## config.mk

```make
export PLATFORM = sky130hd
export DESIGN_NAME = vga_timing_gen_flat
export DESIGN_NICKNAME = d
export VERILOG_FILES = /design/src/rtl/vga_pkg.sv /design/src/rtl/vga_timing_gen_if.sv /design/src/rtl/pixel_strobe.sv /design/src/rtl/vga_timing_gen.sv /design/src/flat_wrapper.sv
export SDC_FILE = /design/constraint.sdc
export NUM_CORES = 1
export LEC_CHECK = 0
export CAP_MARGIN = 20
export CORE_UTILIZATION = 30
export CTS_CLUSTER_DIAMETER = 30
export DETAILED_ROUTE_END_ITERATION = 10
export PLACE_DENSITY = 0.57
export SKIP_CTS_REPAIR_TIMING = 1
export SKIP_LAST_GASP = 1
export SLEW_MARGIN = 5
export SYNTH_ARGS = -nofsm -noshare
export SYNTH_HDL_FRONTEND = slang
export SYNTH_HIERARCHICAL = 1
export SYNTH_SLANG_ARGS = --single-unit
```

## constraint.sdc

```tcl
create_clock -name clk -period 2.65 [get_ports clk]
set_clock_uncertainty 0.15 [all_clocks]
set_input_delay 0.265 -clock clk [delete_from_list [all_inputs] [get_ports clk]]
set_output_delay 0.265 -clock clk [all_outputs]
set_load 0.02 [all_outputs]
```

++++++++++

#### Exercise directions:
Return all lines from the data that include the string "constraint".

#### Solution for this exercise:
export SDC_FILE = /design/constraint.sdc
## constraint.sdc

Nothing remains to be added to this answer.